Task statement:
Given the listing below, output exactly the line containing "li1: - / 2550" and every line after it through the end.

Information shown:
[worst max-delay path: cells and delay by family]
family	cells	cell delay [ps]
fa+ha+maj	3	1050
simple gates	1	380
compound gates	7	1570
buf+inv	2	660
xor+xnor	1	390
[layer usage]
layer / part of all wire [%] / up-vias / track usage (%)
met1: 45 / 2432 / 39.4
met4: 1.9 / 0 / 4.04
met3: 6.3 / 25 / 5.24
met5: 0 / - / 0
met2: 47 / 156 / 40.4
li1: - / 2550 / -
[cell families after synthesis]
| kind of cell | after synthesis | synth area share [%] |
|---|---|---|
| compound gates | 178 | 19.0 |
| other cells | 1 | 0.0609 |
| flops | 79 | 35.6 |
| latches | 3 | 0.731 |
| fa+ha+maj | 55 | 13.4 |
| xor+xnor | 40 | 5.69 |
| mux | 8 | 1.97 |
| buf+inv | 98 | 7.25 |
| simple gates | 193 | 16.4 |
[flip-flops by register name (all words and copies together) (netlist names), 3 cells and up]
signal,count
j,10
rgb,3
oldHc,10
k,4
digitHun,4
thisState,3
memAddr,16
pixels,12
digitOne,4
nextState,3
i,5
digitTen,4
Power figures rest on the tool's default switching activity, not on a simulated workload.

Finished task:
li1: - / 2550 / -
[cell families after synthesis]
| kind of cell | after synthesis | synth area share [%] |
|---|---|---|
| compound gates | 178 | 19.0 |
| other cells | 1 | 0.0609 |
| flops | 79 | 35.6 |
| latches | 3 | 0.731 |
| fa+ha+maj | 55 | 13.4 |
| xor+xnor | 40 | 5.69 |
| mux | 8 | 1.97 |
| buf+inv | 98 | 7.25 |
| simple gates | 193 | 16.4 |
[flip-flops by register name (all words and copies together) (netlist names), 3 cells and up]
signal,count
j,10
rgb,3
oldHc,10
k,4
digitHun,4
thisState,3
memAddr,16
pixels,12
digitOne,4
nextState,3
i,5
digitTen,4
Power figures rest on the tool's default switching activity, not on a simulated workload.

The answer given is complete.